Recipe by Derf
Easy, tasty, great weeknight casserole, freezes nicely too! (Adapted from Company's Comming Low-Fat cooking)
Top Review by MarlaM
We loved this dish! I've never made a chicken dish with rice, so I was a little skeptical, because I hate over cooked chicken. I was so surprised at how tender and juicy the chicken was and how delicious this caserole turned out! I didn't have any jalapenos, or mexican style tomatoes, so I used fire roasted diced tomatoes and added about a 1/4 cup of green chili salsa instead. I added a bit more chili powder, cuz we love it, about a tsp of salt and 3 cubed chicken breast halves. We got about 10 good sized servings - we had it for dinner, I took it to lunch the next day, had leftovers for dinner the next night (I added a bit of cheddar - YUM) and again for lunch the following day!

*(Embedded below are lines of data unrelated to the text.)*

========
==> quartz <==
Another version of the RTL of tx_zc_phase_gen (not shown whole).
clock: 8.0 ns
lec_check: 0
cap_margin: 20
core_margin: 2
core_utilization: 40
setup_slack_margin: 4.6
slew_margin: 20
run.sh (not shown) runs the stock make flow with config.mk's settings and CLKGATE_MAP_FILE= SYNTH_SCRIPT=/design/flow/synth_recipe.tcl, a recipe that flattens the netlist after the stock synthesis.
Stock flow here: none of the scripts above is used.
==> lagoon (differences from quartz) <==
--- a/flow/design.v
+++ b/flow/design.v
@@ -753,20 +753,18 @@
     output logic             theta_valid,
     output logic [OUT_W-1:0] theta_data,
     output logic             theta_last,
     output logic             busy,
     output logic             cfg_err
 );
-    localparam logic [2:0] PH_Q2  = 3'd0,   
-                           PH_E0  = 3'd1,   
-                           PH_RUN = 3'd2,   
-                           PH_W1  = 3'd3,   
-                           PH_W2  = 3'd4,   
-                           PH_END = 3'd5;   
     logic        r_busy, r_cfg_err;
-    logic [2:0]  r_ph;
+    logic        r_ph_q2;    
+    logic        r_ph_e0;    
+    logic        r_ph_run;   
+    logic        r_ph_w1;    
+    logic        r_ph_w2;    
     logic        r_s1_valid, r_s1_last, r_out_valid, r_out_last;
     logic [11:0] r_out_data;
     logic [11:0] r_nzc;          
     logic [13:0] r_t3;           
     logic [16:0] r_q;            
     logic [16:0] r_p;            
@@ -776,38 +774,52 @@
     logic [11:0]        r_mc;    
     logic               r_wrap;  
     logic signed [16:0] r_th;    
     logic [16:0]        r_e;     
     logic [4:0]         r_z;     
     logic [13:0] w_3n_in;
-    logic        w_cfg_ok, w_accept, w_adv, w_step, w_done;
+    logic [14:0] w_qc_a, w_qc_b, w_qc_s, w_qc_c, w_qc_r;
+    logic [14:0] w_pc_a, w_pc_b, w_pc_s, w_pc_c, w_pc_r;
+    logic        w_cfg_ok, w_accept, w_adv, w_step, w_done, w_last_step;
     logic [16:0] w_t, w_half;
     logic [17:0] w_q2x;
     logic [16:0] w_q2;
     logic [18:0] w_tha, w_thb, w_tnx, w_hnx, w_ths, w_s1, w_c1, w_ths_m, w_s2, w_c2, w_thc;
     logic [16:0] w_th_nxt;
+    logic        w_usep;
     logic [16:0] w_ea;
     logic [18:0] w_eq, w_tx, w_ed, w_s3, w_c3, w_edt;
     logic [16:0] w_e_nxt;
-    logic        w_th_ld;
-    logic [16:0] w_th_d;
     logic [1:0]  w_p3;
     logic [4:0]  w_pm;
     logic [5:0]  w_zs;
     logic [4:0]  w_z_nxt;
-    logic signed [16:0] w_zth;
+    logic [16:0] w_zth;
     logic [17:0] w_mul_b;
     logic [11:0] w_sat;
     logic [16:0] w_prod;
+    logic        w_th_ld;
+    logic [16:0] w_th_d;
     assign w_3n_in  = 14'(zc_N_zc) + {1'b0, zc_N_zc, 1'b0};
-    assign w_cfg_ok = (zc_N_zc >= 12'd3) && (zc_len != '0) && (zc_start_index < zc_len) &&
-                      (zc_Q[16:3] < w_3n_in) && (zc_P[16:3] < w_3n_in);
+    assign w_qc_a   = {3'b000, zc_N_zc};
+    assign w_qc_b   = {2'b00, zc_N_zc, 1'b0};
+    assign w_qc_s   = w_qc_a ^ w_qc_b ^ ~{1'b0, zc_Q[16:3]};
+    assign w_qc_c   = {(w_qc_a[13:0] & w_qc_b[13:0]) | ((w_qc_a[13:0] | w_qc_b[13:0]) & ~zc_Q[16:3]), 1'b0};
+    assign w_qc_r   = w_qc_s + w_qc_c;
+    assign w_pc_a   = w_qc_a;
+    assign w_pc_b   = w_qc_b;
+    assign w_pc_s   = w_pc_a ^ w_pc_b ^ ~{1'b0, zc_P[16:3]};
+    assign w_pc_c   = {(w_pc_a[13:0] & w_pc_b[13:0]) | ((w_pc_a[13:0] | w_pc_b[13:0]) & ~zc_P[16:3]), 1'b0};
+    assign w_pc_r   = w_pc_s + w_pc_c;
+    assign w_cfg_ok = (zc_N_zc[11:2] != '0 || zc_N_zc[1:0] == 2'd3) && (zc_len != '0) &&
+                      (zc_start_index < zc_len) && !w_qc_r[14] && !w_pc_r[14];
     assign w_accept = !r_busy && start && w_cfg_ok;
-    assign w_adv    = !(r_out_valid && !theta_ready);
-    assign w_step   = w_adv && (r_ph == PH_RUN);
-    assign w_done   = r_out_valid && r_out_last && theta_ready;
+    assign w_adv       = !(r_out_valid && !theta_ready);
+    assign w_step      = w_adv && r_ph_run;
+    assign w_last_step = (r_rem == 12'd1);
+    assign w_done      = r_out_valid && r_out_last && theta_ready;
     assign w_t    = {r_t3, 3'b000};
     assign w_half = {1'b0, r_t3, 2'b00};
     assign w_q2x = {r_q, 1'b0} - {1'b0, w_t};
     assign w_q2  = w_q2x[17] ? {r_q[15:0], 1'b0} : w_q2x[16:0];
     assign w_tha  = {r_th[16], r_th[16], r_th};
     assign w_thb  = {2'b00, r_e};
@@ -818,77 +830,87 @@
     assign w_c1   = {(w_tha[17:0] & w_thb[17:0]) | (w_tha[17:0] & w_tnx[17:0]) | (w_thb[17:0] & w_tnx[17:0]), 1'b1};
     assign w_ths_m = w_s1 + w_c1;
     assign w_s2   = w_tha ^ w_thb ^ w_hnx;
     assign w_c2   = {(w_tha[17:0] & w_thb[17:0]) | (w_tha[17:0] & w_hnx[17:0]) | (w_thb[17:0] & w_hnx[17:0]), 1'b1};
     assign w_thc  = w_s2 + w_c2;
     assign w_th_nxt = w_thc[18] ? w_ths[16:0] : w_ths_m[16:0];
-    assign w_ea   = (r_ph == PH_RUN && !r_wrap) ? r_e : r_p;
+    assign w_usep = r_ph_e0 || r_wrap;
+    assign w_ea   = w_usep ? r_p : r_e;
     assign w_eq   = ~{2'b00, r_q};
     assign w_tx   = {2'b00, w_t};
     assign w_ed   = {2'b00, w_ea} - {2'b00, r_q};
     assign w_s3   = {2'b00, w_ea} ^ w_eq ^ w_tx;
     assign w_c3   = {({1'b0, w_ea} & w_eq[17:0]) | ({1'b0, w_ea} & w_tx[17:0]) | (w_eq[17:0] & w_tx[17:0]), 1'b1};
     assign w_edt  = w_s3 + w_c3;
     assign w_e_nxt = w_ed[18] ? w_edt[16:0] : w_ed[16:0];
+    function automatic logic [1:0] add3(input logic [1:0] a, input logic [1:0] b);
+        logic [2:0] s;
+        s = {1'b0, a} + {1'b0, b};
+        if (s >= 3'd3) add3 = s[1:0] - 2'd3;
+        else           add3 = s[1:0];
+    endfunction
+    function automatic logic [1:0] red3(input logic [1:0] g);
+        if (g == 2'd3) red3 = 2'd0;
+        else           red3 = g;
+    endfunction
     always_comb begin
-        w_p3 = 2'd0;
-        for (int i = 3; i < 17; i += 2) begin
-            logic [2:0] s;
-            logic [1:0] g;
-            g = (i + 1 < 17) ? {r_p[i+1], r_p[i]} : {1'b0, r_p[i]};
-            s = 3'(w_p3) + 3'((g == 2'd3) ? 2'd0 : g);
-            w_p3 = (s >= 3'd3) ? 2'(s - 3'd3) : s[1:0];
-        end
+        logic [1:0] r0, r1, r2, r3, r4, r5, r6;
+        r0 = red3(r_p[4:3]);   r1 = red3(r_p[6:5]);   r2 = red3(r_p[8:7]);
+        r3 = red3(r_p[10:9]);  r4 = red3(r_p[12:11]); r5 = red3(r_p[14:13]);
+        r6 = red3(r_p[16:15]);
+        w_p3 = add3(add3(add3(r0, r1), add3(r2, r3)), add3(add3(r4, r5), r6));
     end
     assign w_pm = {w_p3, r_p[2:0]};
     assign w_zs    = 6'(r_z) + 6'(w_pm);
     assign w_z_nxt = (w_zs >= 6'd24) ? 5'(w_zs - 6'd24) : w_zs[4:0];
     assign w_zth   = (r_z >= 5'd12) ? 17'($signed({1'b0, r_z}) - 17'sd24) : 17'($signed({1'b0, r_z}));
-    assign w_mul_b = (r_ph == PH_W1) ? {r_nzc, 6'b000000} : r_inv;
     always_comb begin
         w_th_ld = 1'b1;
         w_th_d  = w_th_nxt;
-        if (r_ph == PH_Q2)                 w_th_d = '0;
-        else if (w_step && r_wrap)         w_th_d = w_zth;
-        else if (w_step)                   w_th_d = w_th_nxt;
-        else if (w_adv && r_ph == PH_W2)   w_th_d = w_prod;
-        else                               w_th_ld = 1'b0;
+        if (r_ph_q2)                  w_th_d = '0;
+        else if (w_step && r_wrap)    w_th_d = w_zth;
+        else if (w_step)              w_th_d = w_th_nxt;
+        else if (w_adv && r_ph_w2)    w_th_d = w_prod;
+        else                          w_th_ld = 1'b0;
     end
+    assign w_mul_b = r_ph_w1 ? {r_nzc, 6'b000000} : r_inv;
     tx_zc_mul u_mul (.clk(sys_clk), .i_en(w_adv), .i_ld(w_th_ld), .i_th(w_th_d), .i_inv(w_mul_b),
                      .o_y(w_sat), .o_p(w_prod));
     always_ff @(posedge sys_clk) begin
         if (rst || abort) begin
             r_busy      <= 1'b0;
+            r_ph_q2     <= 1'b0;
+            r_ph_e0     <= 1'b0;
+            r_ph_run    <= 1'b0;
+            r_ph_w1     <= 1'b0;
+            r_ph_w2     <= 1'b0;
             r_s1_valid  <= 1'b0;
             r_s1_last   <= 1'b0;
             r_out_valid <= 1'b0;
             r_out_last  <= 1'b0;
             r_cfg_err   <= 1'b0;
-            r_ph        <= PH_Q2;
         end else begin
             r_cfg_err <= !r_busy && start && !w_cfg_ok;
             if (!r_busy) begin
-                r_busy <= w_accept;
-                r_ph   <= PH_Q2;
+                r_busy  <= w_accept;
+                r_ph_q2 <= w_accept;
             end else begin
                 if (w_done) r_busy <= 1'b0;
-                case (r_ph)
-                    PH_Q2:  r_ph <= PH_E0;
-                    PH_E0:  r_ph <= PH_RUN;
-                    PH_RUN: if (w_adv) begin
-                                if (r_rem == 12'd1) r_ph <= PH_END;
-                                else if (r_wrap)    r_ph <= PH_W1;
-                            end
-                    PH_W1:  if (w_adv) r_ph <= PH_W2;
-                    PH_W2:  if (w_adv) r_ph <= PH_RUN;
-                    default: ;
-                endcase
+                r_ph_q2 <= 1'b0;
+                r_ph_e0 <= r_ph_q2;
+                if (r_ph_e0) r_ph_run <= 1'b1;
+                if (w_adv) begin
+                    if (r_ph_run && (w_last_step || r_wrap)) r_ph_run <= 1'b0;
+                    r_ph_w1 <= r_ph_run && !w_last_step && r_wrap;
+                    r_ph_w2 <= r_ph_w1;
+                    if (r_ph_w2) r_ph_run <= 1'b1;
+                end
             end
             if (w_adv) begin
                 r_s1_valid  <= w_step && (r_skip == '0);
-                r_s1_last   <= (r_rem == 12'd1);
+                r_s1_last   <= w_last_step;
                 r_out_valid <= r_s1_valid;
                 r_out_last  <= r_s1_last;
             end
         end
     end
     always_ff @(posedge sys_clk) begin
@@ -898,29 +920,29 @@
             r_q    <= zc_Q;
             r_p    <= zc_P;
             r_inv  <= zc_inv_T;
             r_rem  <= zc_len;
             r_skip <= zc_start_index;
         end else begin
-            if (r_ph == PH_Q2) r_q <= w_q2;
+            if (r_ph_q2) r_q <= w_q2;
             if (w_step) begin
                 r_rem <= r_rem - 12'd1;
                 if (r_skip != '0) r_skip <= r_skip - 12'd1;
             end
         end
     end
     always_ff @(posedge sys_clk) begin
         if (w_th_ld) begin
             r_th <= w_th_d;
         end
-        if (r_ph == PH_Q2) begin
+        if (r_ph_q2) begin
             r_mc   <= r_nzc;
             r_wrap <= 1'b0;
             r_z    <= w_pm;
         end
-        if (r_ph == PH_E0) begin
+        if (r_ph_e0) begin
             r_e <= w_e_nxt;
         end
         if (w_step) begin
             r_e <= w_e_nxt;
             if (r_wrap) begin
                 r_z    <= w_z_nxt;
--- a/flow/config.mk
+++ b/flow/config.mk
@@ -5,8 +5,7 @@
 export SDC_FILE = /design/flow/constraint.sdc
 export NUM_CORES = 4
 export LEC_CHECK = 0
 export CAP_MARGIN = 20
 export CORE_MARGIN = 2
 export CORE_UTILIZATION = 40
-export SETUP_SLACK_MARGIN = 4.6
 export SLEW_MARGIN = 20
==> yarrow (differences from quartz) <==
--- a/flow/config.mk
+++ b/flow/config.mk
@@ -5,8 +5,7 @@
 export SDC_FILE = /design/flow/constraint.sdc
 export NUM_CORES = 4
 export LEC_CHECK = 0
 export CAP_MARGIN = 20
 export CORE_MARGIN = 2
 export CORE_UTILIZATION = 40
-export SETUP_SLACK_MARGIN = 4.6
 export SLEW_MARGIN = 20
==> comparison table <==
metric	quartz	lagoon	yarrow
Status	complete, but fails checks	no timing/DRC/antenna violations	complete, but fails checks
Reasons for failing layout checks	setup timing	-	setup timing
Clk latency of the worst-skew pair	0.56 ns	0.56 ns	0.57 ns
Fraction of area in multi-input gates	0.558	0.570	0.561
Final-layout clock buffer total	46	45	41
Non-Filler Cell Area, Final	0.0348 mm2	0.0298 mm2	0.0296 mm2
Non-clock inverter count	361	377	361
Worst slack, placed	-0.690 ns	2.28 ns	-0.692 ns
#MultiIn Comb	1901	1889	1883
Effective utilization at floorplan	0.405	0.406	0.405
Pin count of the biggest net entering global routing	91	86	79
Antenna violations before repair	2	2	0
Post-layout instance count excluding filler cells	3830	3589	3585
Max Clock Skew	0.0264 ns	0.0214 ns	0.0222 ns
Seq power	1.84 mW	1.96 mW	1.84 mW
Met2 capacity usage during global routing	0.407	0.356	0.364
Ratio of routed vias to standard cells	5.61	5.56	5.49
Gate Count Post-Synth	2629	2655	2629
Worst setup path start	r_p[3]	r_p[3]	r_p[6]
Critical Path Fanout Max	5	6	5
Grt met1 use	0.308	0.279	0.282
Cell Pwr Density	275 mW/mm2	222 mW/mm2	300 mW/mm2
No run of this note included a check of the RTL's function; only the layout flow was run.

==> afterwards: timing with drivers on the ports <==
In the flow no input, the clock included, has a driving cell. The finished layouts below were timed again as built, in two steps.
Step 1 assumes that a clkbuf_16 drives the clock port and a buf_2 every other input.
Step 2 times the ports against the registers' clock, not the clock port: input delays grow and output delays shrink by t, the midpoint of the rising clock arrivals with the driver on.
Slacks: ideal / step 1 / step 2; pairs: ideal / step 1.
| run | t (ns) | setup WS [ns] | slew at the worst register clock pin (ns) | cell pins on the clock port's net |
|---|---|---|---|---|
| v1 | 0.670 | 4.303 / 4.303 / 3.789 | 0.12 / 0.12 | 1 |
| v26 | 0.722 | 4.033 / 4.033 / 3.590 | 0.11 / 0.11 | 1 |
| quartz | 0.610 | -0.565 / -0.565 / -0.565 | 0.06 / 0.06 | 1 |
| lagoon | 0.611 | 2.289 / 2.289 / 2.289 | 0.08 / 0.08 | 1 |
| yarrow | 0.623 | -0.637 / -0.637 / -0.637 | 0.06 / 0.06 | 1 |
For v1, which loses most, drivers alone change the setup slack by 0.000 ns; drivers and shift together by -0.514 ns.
What follows belongs to an exercise in optimizing a design on an open flow for small area, a short achievable clock period and few clock cycles per item; a production flow would make more cautious choices.
Only simulation tests tie the RTL to the original design; equivalence was not proved.
No activity file was given, so power comes from the tool's default toggle rates.

==> job 6076 <==
Design tomasulo_core, start of the top module:
module tomasulo_core (
	input  logic                      clk,
	input  logic                      rst,
	input  logic                      req,
	input  logic [3:0]                op,
	input  tomasulo_pkg::reg_addr_t   rd,
	input  tomasulo_pkg::reg_addr_t   rs1,
	input  tomasulo_pkg::reg_addr_t   rs2,
	input  tomasulo_pkg::word_t       imm,
	input  logic                      use_imm,
	output logic                      ack,
	input  tomasulo_pkg::reg_addr_t   obs_addr,
	output tomasulo_pkg::word_t       obs_data,
	output tomasulo_pkg::tag_t        obs_tag
);
	logic        lv;           
	logic        lph;          
	logic        luimm;
	logic [3:0]  lop;
	logic [4:0]  lrd, lrs1, lrs2;
	logic [31:1] lsel;         
	logic [31:0] lb;           
	logic        mv, msrl;
	logic [4:0]  mrd;
	logic [127:0] ms;         
	logic [31:0] mp, mp_rev, mres;
	logic        m_wb;
	logic [31:0] rdata, rdata_rev, opb, alu_y, mx;
	logic [127:0] mr;
	logic [31:0] lb_in, lb_src, lb_dec;
	logic [4:0]  sel_a;
	logic [31:1] sel_in;
	logic        we;
	logic [4:0]  waddr;
	logic [31:0] wdata;
	logic        accept, l_exec, l_mop, l_sll, l_srl, in_sh, lb_sh;
	assign l_sll  = (lop == 4'd5);
	assign l_srl  = (lop == 4'd6);
	assign l_mop  = (lop == 4'd8) | l_sll | l_srl;
	assign l_exec = lv & lph;
	assign accept = req & ~ack & (~lv | lph);
	assign m_wb   = mv & (mrd != 5'd0);
	assign in_sh  = (op == 4'd5) | (op == 4'd6);
	tagged_regs u_regs (
		.clk(clk), .rst(rst),
		.we(we), .waddr(waddr), .wdata(wdata),
		.rsel(lsel), .rdata(rdata),
		.obs_addr(obs_addr), .obs_data(obs_data)
	);
	alu_unit u_alu (.op(lop), .a(rdata), .b(lb), .y(alu_y));
	always_comb begin
		for (int i = 0; i < 32; i++) begin
			rdata_rev[i] = rdata[31-i];
			mp_rev[i]    = mp[31-i];
		end
	end
	assign mx = l_srl ? rdata_rev : rdata;
	mul_unit u_mul (.x(mx), .y(lb), .r(mr));
	mul_sum u_msum (.r(ms), .p(mp));
	assign mres = msrl ? mp_rev : mp;
	assign opb = (m_wb && mrd == lrs2) ? mres : rdata;
	assign lb_src = accept ? imm : opb;
	assign lb_sh  = accept ? in_sh : (l_sll | l_srl);
	always_comb begin
		for (int i = 0; i < 32; i++) lb_dec[i] = (lb_src[4:0] == 5'(i));
	end
  ...
export LEC_CHECK = 0
export CAP_MARGIN = 20
export CORE_MARGIN = 2
export CORE_UTILIZATION = 45
export CTS_BUF_LIST = sky130_fd_sc_hd__clkbuf_16
export CTS_CLUSTER_DIAMETER = 100
export CTS_CLUSTER_SIZE = 20
export GPL_ROUTABILITY_DRIVEN = 1
export GPL_TIMING_DRIVEN = 1
export PLACE_DENSITY = 0.6
export SETUP_SLACK_MARGIN = 4.2
export SLEW_MARGIN = 20
create_clock -name core_clock -period 10.0 [get_ports {clk}]
standard.sh (not shown) runs the stock make flow with config.mk's settings and CLKGATE_MAP_FILE= SYNTH_SCRIPT=/design/flow/synth_recipe.tcl, a recipe that flattens the netlist after the stock synthesis.
==> flow/flow/run.sh <==
#!/bin/bash
# Standard ORFS layout, with gate sizing free to change a cell's footprint.
set -euo pipefail
bash standard.sh MATCH_CELL_FOOTPRINT=0 finish > make_finish.log 2>&1
==> inputs of job 370, as changes to job 6076 <==
--- a/flow/config.mk
+++ b/flow/config.mk
@@ -8,5 +8,5 @@
 export CAP_MARGIN = 20
 export CORE_MARGIN = 2
-export CORE_UTILIZATION = 45
+export CORE_UTILIZATION = 50
 export CTS_BUF_LIST = sky130_fd_sc_hd__clkbuf_16
 export CTS_CLUSTER_DIAMETER = 100
@@ -14,5 +14,5 @@
 export GPL_ROUTABILITY_DRIVEN = 1
 export GPL_TIMING_DRIVEN = 1
-export PLACE_DENSITY = 0.6
+export PLACE_DENSITY = 0.65
 export SETUP_SLACK_MARGIN = 4.2
 export SLEW_MARGIN = 20
==> inputs of job 9898, as changes to job 6076 <==
--- a/flow/config.mk
+++ b/flow/config.mk
@@ -9,7 +9,4 @@
 export CORE_MARGIN = 2
 export CORE_UTILIZATION = 45
-export CTS_BUF_LIST = sky130_fd_sc_hd__clkbuf_16
-export CTS_CLUSTER_DIAMETER = 100
-export CTS_CLUSTER_SIZE = 20
 export GPL_ROUTABILITY_DRIVEN = 1
 export GPL_TIMING_DRIVEN = 1
==> summary of the runs <==
Job 9898 completed without violations. Job 370 produced a clean layout. Job 6076 finished with timing, DRC and antenna clean.
In synthesized area, job 6076 and job 9898 do not differ.
In clock power, job 370 and job 6076 hardly differ.
Of job 6076 and job 370, job 6076 has the higher worst hold slack (gap 0.0060 ns).
Critical path depth: job 6076 is higher than job 9898 (1).
First-iteration DRC count: job 9898 is smaller than job 6076 (about 1.2%).
In sequential cell count, job 9898 and job 370 do not differ.
Total power: job 9898 > job 6076 > job 370.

I like that this is pretty healthy and low fat, too! I will definitely make this again! Thanks!
- 354.88 ml long grain rice, white, uncooked (I used brown basmati rice)
- 2 (793.78 g) can Mexican-style stewed tomatoes, with juice, broken up
- 3 garlic cloves, smashed
- 1 medium onion, chopped
- 2 jalapeno peppers, finely diced
- 4.92 ml chili powder
- 354.88 ml water (or low fat chicken broth)

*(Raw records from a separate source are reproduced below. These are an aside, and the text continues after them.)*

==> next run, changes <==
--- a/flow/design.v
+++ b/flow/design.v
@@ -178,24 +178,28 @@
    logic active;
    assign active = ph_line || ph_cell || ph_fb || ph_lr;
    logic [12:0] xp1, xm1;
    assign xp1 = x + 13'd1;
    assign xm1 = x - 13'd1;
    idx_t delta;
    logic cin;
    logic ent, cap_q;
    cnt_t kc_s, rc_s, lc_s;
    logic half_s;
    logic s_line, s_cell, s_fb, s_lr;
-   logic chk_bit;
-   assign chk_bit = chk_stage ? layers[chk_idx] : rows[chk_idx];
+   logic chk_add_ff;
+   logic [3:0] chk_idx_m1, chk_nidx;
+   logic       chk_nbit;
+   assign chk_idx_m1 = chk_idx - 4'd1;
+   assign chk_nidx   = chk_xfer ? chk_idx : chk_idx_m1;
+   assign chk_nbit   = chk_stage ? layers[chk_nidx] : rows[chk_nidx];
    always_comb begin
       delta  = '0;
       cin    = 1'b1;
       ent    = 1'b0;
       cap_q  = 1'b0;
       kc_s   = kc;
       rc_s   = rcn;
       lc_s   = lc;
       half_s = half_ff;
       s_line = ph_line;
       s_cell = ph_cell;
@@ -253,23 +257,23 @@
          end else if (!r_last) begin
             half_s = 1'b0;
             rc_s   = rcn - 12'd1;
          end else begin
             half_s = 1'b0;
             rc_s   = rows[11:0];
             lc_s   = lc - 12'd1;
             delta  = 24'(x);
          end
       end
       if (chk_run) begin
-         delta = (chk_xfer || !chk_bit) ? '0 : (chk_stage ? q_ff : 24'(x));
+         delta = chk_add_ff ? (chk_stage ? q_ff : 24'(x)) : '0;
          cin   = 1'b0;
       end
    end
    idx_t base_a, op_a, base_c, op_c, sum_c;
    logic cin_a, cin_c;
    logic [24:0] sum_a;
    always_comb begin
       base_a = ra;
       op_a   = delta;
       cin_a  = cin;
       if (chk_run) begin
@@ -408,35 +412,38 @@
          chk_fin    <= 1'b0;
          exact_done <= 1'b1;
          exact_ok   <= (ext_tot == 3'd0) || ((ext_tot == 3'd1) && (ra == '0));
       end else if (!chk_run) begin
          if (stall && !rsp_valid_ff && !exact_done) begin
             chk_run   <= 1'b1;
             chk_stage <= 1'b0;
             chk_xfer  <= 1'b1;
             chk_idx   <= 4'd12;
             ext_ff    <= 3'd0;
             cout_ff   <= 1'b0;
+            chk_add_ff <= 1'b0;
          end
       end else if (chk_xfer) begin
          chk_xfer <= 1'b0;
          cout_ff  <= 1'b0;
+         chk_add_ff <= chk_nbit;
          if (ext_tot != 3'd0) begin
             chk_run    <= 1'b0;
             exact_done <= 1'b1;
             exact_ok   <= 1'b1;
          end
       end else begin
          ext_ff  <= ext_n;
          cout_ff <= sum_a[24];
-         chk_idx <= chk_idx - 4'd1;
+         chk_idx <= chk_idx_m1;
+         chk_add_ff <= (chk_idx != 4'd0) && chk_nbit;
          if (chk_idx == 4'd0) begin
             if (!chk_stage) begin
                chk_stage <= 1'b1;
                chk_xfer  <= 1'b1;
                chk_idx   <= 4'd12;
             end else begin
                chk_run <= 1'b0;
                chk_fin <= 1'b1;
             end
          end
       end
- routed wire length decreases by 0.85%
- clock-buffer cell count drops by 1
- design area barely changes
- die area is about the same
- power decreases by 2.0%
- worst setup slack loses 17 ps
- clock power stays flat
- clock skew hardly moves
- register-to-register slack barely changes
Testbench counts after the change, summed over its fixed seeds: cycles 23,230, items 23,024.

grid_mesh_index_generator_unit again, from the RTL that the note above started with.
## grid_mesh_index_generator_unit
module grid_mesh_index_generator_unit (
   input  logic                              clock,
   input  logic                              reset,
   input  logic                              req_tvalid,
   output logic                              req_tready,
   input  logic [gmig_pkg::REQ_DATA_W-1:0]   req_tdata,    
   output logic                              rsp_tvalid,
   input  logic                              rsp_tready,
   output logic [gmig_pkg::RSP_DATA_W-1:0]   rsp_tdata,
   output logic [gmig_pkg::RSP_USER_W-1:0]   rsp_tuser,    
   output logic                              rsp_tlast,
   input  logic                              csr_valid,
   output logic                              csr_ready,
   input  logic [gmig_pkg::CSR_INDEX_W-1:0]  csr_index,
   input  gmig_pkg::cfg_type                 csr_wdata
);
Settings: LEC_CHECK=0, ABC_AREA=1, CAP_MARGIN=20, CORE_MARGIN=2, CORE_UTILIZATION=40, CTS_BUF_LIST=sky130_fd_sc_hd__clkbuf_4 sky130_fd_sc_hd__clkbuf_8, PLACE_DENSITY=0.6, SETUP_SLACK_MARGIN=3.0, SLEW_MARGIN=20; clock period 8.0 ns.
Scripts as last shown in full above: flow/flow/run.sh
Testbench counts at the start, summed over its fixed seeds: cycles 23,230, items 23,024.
Source: an optimization exercise on an open RTL-to-GDS flow (aim: small area, a short achievable clock period and few clock cycles per item). Production flows keep margins and buffers that such runs may drop. Function was checked by simulation only, so behaviour that the tests miss may differ from the original.

==> flow/flow/run.sh <==
#!/bin/bash
set -euo pipefail
bash standard.sh SETUP_SLACK_MARGIN=7 finish > standard_flow.log 2>&1
==> flow/standard.sh <==
#!/bin/bash
# synth_recipe.tcl (not shown) runs the flow's synth.tcl, then flattens the netlist and writes it again
# the make line also repeats each setting of config.mk as NAME=value (left out here)
make -C /OpenROAD-flow-scripts/flow DESIGN_CONFIG=/design/flow/config.mk WORK_HOME=/design/flow/orfs CLKGATE_MAP_FILE= SYNTH_SCRIPT=/design/flow/synth_recipe.tcl "${@:-finish}"
==> flow/config.mk <==
export PLATFORM = sky130hd
export DESIGN_NAME = fm_phase_discriminator_decimating_unit
export DESIGN_NICKNAME = fm_phase_discriminator_decimating_unit
export VERILOG_FILES = /design/flow/design.v
export SDC_FILE = /design/flow/constraint.sdc
export NUM_CORES = 4
export LEC_CHECK = 0
export CAP_MARGIN = 20
export CORE_MARGIN = 2
export CORE_UTILIZATION = 40
export PLACE_DENSITY = 0.6
export SLEW_MARGIN = 20
==> flow/constraint.sdc <==
create_clock -name core_clock -period 10.0 [get_ports {clock}]
set_input_delay 2.0000 -clock core_clock [delete_from_list [all_inputs] [get_ports {clock}]]
set_output_delay 2.0000 -clock core_clock [all_outputs]
set_load 0.01 [all_outputs]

- 907.18 g boneless skinless chicken, pieces, all visible fat removed
- 59.14 ml fresh cilantro, chopped (or parsley)
Directions See How It's Made
- Place rice in bottom of lightly greased 3 litre casserole dish, I sprayed the dish with veggie spray.
- Combine tomatoes, garlic, onion,jalapeno pepper, chili powder and water in medium bowl; stir well. Pour half the tomato mixture over the rice; arrange chicken pieces on top of tomato layer and top with remaining tomato mixture; top with cilantro.
- Bake, covered, in 325f degree oven for 1 1/2 hours until chicken and rice is cooked and all liquid is absorbed. Garnish with more cilantro if you wish.